Definition
Substances on a runway surface — such as standing water, slush, snow, ice, rubber deposits, sand, or oil — that reduce tire-to-surface friction and degrade braking and directional control performance during takeoff or landing.
Plain English
Anything on the runway that isn't dry pavement. Water, snow, ice, slush, and similar coverings make the surface slippery, which means longer stopping distances and harder steering on the ground.
Context Anchor
Encountered when checking runway condition before takeoff or landing, especially when deciding whether a rejected takeoff can be stopped safely.
Derivation
Contaminant comes from the Latin contaminare, meaning to make impure or pollute.

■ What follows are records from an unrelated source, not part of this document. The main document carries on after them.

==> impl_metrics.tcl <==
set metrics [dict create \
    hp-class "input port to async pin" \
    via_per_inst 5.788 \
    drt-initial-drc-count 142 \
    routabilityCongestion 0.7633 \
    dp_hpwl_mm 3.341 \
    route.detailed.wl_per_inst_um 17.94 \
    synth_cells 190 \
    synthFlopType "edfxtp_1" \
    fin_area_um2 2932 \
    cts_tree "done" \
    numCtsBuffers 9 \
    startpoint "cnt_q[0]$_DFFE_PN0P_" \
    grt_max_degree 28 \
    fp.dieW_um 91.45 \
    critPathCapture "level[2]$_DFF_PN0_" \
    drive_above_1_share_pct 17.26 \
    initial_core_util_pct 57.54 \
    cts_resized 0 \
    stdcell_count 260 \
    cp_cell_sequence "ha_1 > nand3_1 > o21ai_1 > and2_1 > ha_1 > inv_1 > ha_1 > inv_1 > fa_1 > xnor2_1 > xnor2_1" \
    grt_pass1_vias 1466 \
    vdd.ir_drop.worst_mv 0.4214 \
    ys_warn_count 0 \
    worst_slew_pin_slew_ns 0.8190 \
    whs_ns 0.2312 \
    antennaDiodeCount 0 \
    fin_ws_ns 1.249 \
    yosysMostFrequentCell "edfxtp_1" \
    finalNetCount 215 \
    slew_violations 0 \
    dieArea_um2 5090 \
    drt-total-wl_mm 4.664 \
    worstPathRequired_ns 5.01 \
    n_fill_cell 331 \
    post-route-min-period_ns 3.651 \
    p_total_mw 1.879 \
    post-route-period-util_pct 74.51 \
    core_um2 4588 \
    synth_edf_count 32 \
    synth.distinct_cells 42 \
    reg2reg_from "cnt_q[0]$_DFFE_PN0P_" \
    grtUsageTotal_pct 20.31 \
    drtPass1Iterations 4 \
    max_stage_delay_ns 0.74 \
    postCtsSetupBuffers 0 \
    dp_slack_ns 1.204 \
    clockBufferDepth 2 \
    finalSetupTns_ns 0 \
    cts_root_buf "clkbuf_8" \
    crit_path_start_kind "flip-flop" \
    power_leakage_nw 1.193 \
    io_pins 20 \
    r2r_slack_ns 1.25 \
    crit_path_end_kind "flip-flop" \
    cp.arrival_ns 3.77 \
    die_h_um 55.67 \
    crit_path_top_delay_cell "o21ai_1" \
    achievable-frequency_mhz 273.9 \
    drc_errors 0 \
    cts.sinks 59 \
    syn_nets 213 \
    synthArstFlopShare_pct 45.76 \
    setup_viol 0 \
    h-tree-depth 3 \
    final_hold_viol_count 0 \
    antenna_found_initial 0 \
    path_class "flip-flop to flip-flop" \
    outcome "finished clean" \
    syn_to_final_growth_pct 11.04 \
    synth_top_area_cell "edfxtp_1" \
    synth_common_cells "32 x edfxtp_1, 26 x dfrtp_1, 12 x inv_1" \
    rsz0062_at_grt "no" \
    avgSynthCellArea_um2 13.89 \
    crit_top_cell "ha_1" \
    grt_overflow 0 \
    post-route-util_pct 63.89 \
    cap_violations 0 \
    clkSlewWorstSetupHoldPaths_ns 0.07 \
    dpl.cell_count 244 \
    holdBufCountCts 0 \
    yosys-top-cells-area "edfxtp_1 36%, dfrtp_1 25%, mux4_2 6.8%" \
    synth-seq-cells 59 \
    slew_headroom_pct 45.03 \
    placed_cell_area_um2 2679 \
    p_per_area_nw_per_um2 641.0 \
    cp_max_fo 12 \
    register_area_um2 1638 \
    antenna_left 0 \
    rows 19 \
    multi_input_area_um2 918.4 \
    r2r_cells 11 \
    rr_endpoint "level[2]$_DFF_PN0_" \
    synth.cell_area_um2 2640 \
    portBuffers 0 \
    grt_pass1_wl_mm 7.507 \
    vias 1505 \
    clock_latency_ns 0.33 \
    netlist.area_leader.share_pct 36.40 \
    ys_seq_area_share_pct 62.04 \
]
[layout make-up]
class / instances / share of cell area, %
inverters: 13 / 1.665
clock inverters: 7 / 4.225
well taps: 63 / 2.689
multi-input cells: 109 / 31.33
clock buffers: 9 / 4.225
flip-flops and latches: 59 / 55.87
## config.mk

```make
export PLATFORM = sky130hd
export DESIGN_NAME = mac_operand_feeder
export DESIGN_NICKNAME = d
export VERILOG_FILES = /design/src/rtl/tpu_pkg.sv /design/src/rtl/mac_pair_fifo.sv /design/src/rtl/mac_operand_feeder.sv
export SDC_FILE = /design/constraint.sdc
export NUM_CORES = 1
export LEC_CHECK = 0
export ABC_AREA = 1
export BUFFER_PORTS_ARGS = -buffer_cell sky130_fd_sc_hd__buf_4
export CAP_MARGIN = 5
export CORE_MARGIN = 4
export CORE_UTILIZATION = 45
export DETAILED_ROUTE_END_ITERATION = 8
export PLACE_DENSITY = 0.63
export REMOVE_ABC_BUFFERS = 1
export SKIP_LAST_GASP = 1
export SLEW_MARGIN = 20
export SYNTH_ARGS = -nofsm -noshare
export SYNTH_HDL_FRONTEND = slang
export SYNTH_SLANG_ARGS = --single-unit
```

## constraint.sdc

```tcl
create_clock -name clk -period 2.23 [get_ports clk]
set_input_delay 0.223 -clock clk [delete_from_list [all_inputs] [get_ports clk]]
set_output_delay 0.223 -clock clk [all_outputs]
set_load 0.005 [all_outputs]
```

## src/rtl/tpu_pkg.sv

```systemverilog
`default_nettype none
// ============================================================================
// tpu_pkg : widths, minifloat field positions and shared types for the
//           minifloat MAC operand feeder.
// Revision: 1.0
// ============================================================================
package tpu_pkg;

    localparam int MF_W   = 8;
    localparam int ACC_W  = 32;
    localparam int HALF_W = 16;

    // Minifloat layout: sign[7], exponent[6:3], mantissa[2:0]
    localparam int MF_SIGN_BIT = 7;
    localparam int MF_EXP_MSB  = 6;
    localparam int MF_EXP_LSB  = 3;
    localparam int MF_MAN_MSB  = 2;
    localparam int MF_MAN_LSB  = 0;

    typedef struct packed {
        logic [MF_W-1:0] a;
        logic [MF_W-1:0] b;
        logic            last;
    } mf_pair_t;

    localparam int PAIR_W = $bits(mf_pair_t);

    typedef enum logic [2:0] {
        ST_IDLE    = 3'd0,
        ST_CLEAR   = 3'd1,
        ST_FETCH   = 3'd2,
        ST_ISSUE   = 3'd3,
        ST_WAIT    = 3'd4,
        ST_READ_HI = 3'd5,
        ST_READ_LO = 3'd6,
        ST_RESULT  = 3'd7
    } feeder_state_t;

endpackage
`default_nettype wire

```

## src/rtl/mac_pair_fifo.sv

```systemverilog
`default_nettype none
// ============================================================================
// mac_pair_fifo : synchronous FIFO with registered full/empty flags.
// Revision: 1.0
// ============================================================================
module mac_pair_fifo
    import tpu_pkg::*;
#(
    parameter int DEPTH = 8,
    parameter int WIDTH = PAIR_W
) (
    input  logic             clk,
    input  logic             reset,
    input  logic             push_i,
    input  logic [WIDTH-1:0] wdata_i,
    input  logic             pop_i,
    output logic [WIDTH-1:0] rdata_o,
    output logic             full_o,
    output logic             empty_o
);

    localparam int AW = (DEPTH > 1) ? $clog2(DEPTH) : 1;
    localparam logic [AW:0] FULL_CNT = DEPTH[AW:0];

    logic [WIDTH-1:0] mem_q [DEPTH];
    logic [AW-1:0]    wr_ptr_q;
    logic [AW-1:0]    rd_ptr_q;
    logic [AW:0]      count_q;
    logic [AW:0]      count_d;
    logic             full_q;
    logic             empty_q;
    logic             w_push;
    logic             w_pop;

    assign w_push = push_i & ~full_q;
    assign w_pop  = pop_i & ~empty_q;

    always_comb begin
        count_d = count_q;
        case ({w_push, w_pop})
            2'b10:   count_d = count_q + 1'b1;
            2'b01:   count_d = count_q - 1'b1;
            default: count_d = count_q;
        endcase
    end

    // Pointers are power-of-two wide, so plain increment wraps modulo DEPTH
    always_ff @(posedge clk) begin
        if (reset) begin
            wr_ptr_q <= '0;
            rd_ptr_q <= '0;
            count_q  <= '0;
            full_q   <= 1'b0;
            empty_q  <= 1'b1;
        end else begin
            if (w_push) wr_ptr_q <= wr_ptr_q + 1'b1;
            if (w_pop)  rd_ptr_q <= rd_ptr_q + 1'b1;
            count_q <= count_d;
            full_q  <= (count_d == FULL_CNT);
            empty_q <= (count_d == '0);
        end
    end

    always_ff @(posedge clk) begin
        if (w_push) mem_q[wr_ptr_q] <= wdata_i;
    end

    assign rdata_o = mem_q[rd_ptr_q];
    assign full_o  = full_q;
    assign empty_o = empty_q;

endmodule
`default_nettype wire

```

## src/rtl/mac_operand_feeder.sv

```systemverilog
`default_nettype none
// ============================================================================
// mac_operand_feeder : buffers minifloat operand pairs, sequences the MAC one
//                      pair at a time and reads back the 32-bit accumulator.
// Revision: 1.0
// ============================================================================
module mac_operand_feeder
    import tpu_pkg::*;
#(
    parameter int DEPTH = 8,
    parameter int LEN_W = 8
) (
    input  logic              clk,
    input  logic              reset,
    input  logic              in_valid,
    output logic              in_ready,
    input  logic [MF_W-1:0]   in_a,
    input  logic [MF_W-1:0]   in_b,
    input  logic              in_last,
    output logic              mac_clear,
    output logic              mac_sync,
    output logic [MF_W-1:0]   mac_in1,
    output logic [MF_W-1:0]   mac_in2,
    input  logic              mac_ready,
    input  logic              mac_error,
    output logic              mac_out_hl,
    input  logic [HALF_W-1:0] mac_out,
    output logic              res_valid,
    input  logic              res_ready,
    output logic [ACC_W-1:0]  res_data,
    output logic              res_error,
    output logic [LEN_W-1:0]  res_count
);

    mf_pair_t         w_fifo_wdata;
    mf_pair_t         w_fifo_rdata;
    logic             w_fifo_full;
    logic             w_fifo_empty;
    logic             w_fifo_push;
    logic             w_fifo_pop;
    logic             w_cnt_sat;

    feeder_state_t    state_q;
    feeder_state_t    state_d;
    logic [MF_W-1:0]  a_q;
    logic [MF_W-1:0]  a_d;
    logic [MF_W-1:0]  b_q;
    logic [MF_W-1:0]  b_d;
    logic             last_q;
    logic             last_d;
    logic [LEN_W-1:0] count_q;
    logic [LEN_W-1:0] count_d;
    logic             err_q;
    logic             err_d;
    logic [ACC_W-1:0] data_q;
    logic [ACC_W-1:0] data_d;

    assign in_ready     = ~w_fifo_full;
    assign w_fifo_push  = in_valid & ~w_fifo_full;
    assign w_fifo_wdata = '{a: in_a, b: in_b, last: in_last};
    assign w_fifo_pop   = (state_q == ST_FETCH) & ~w_fifo_empty;
    assign w_cnt_sat    = &count_q;

    mac_pair_fifo #(
        .DEPTH (DEPTH),
        .WIDTH (PAIR_W)
    ) u_fifo (
        .clk     (clk),
        .reset   (reset),
        .push_i  (w_fifo_push),
        .wdata_i (w_fifo_wdata),
        .pop_i   (w_fifo_pop),
        .rdata_o (w_fifo_rdata),
        .full_o  (w_fifo_full),
        .empty_o (w_fifo_empty)
    );

    always_comb begin
        state_d = state_q;
        a_d     = a_q;
        b_d     = b_q;
        last_d  = last_q;
        count_d = count_q;
        err_d   = err_q;
        data_d  = data_q;
        case (state_q)
            ST_IDLE: begin
                if (!w_fifo_empty) state_d = ST_CLEAR;
            end
            ST_CLEAR: begin
                count_d = '0;
                err_d   = 1'b0;
                state_d = ST_FETCH;
            end
            ST_FETCH: begin
                if (!w_fifo_empty) begin
                    a_d     = w_fifo_rdata.a;
                    b_d     = w_fifo_rdata.b;
                    last_d  = w_fifo_rdata.last;
                    count_d = count_q + LEN_W'(1);
                    state_d = ST_ISSUE;
                end
            end
            ST_ISSUE: begin
                state_d = ST_WAIT;
            end
            ST_WAIT: begin
                // A saturated count without 'last' forces readout and flags it
                if (mac_ready) begin
                    err_d = err_q | mac_error;
                    if (last_q) begin
                        state_d = ST_READ_HI;
                    end else if (w_cnt_sat) begin
                        err_d   = 1'b1;
                        state_d = ST_READ_HI;
                    end else begin
                        state_d = ST_FETCH;
                    end
                end
            end
            ST_READ_HI: begin
                data_d[ACC_W-1:HALF_W] = mac_out;
                state_d                = ST_READ_LO;
            end
            ST_READ_LO: begin
                data_d[HALF_W-1:0] = mac_out;
                state_d            = ST_RESULT;
            end
            ST_RESULT: begin
                if (res_ready) state_d = ST_IDLE;
            end
            default: begin
                state_d = ST_IDLE;
            end
        endcase
    end

    always_ff @(posedge clk) begin
        if (reset) begin
            state_q <= ST_IDLE;
            a_q     <= '0;
            b_q     <= '0;
            last_q  <= 1'b0;
            count_q <= '0;
            err_q   <= 1'b0;
            data_q  <= '0;
        end else begin
            state_q <= state_d;
            a_q     <= a_d;
            b_q     <= b_d;
            last_q  <= last_d;
            count_q <= count_d;
            err_q   <= err_d;
            data_q  <= data_d;
        end
    end

    assign mac_clear  = (state_q == ST_CLEAR);
    assign mac_sync   = (state_q == ST_ISSUE);
    assign mac_out_hl = (state_q == ST_READ_HI);
    assign mac_in1    = a_q;
    assign mac_in2    = b_q;
    assign res_valid  = (state_q == ST_RESULT);
    assign res_data   = data_q;
    assign res_error  = err_q;
    assign res_count  = count_q;

endmodule
`default_nettype wire

```
### src/rtl/demux_one_to_two_reg.sv
// Registered 1-to-2 demultiplexer with valid/ready handshake.
// Each port owns a one-entry slot, so a stalled consumer never blocks the other port.
module demux_one_to_two_reg #(
    parameter int unsigned WIDTH = 32,
    parameter int unsigned CNT_W = 16
) (
    input  logic             clk,
    input  logic             rst,
    input  logic             in_valid,
    input  logic [WIDTH-1:0] in_data,
    input  logic             in_sel,
    output logic             in_ready,
    output logic             out0_valid,
    output logic [WIDTH-1:0] out0_data,
    input  logic             out0_ready,
    output logic             out1_valid,
    output logic [WIDTH-1:0] out1_data,
    input  logic             out1_ready,
    output logic [CNT_W-1:0] cnt0,
    output logic [CNT_W-1:0] cnt1
);

    logic slot_free;
    logic load0;
    logic load1;
    logic drain0;
    logic drain1;

    // Steering: an unknown select falls into the else branch, i.e. port 0.
    always_comb begin
        slot_free = 1'b1;
        load0     = 1'b0;
        load1     = 1'b0;
        if (in_sel) begin
            slot_free = !out1_valid || out1_ready;
            load1     = in_valid && slot_free;
        end else begin
            slot_free = !out0_valid || out0_ready;
            load0     = in_valid && slot_free;
        end
    end

    assign in_ready = slot_free;
    assign drain0   = out0_valid && out0_ready;
    assign drain1   = out1_valid && out1_ready;

    // Port 0 slot and delivery counter; a load wins over a same-cycle drain.
    always_ff @(posedge clk or posedge rst) begin
        if (rst) begin
            out0_valid <= 1'b0;
            out0_data  <= '0;
            cnt0       <= '0;
        end else begin
            if (load0) begin
                out0_valid <= 1'b1;
                out0_data  <= in_data;
            end else if (drain0) begin
                out0_valid <= 1'b0;
            end
            if (drain0) begin
                cnt0 <= cnt0 + CNT_W'(1);
            end
        end
    end

    // Port 1 slot and delivery counter.
    always_ff @(posedge clk or posedge rst) begin
        if (rst) begin
            out1_valid <= 1'b0;
            out1_data  <= '0;
            cnt1       <= '0;
        end else begin
            if (load1) begin
                out1_valid <= 1'b1;
                out1_data  <= in_data;
            end else if (drain1) begin
                out1_valid <= 1'b0;
            end
            if (drain1) begin
                cnt1 <= cnt1 + CNT_W'(1);
            end
        end
    end

endmodule

### config.mk
export PLATFORM = sky130hd
export DESIGN_NAME = demux_one_to_two_reg
export DESIGN_NICKNAME = d
export VERILOG_FILES = /design/src/rtl/demux_one_to_two_reg.sv
export SDC_FILE = /design/constraint.sdc
export NUM_CORES = 1
export LEC_CHECK = 0
export BUFFER_PORTS_ARGS = -buffer_cell sky130_fd_sc_hd__buf_2
export CAP_MARGIN = 5
export CORE_UTILIZATION = 50
export CTS_CLUSTER_SIZE = 8
export DETAILED_ROUTE_END_ITERATION = 10
export PLACE_DENSITY = 0.89
export SLEW_MARGIN = 40
export SYNTH_ARGS = -nofsm -noshare
export SYNTH_HDL_FRONTEND = slang
export SYNTH_SLANG_ARGS = --single-unit
### constraint.sdc
create_clock -name clk -period 6.8 [get_ports clk]
set_input_delay 0.34 -clock clk [delete_from_list [all_inputs] [get_ports clk]]
set_output_delay 0.34 -clock clk [all_outputs]
set_load 0.02 [all_outputs]
[src/rtl/sample_counter.sv]
// Per-state sample counter: synchronous clear, increment on strobe, and an
// equality match against a limit supplied by the owner's current state.
module sample_counter #(
  parameter int unsigned CNT_BW = 16
) (
  input  logic              clk_i,
  input  logic              rst_n_i,
  input  logic              clr_i,
  input  logic              inc_i,
  input  logic [CNT_BW-1:0] limit_i,
  output logic [CNT_BW-1:0] cnt_o,
  output logic              match_o
);

  logic [CNT_BW-1:0] cnt_d, cnt_q;

  // Clear wins over increment so a terminal sample restarts the count at 0.
  always_comb begin
    cnt_d = cnt_q;
    if (clr_i) begin
      cnt_d = '0;
    end else if (inc_i) begin
      cnt_d = cnt_q + CNT_BW'(1);
    end
  end

  always_ff @(posedge clk_i or negedge rst_n_i) begin
    if (!rst_n_i) begin
      cnt_q <= '0;
    end else begin
      cnt_q <= cnt_d;
    end
  end

  assign cnt_o   = cnt_q;
  assign match_o = (cnt_q == limit_i);

endmodule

In aviation it keeps that flavor: anything that 'pollutes' the clean, dry runway surface the airplane was designed to roll on.
Why Pilots Care
Unaccounted runway contaminants can increase required stopping distance and raise the risk of a runway overrun during a rejected takeoff.
Intuition Check
Do not assume runway contaminants only means trash or spilled material. In this context, normal weather effects like water, snow, slush, ice, and frost can also be contaminants.
Example Sentence 1
After overnight rain, the crew checked the runway condition report for contaminants before calculating takeoff distance.
Example Sentence 2
Awareness of runway contaminants helped the crew decide on a safe rejected takeoff procedure.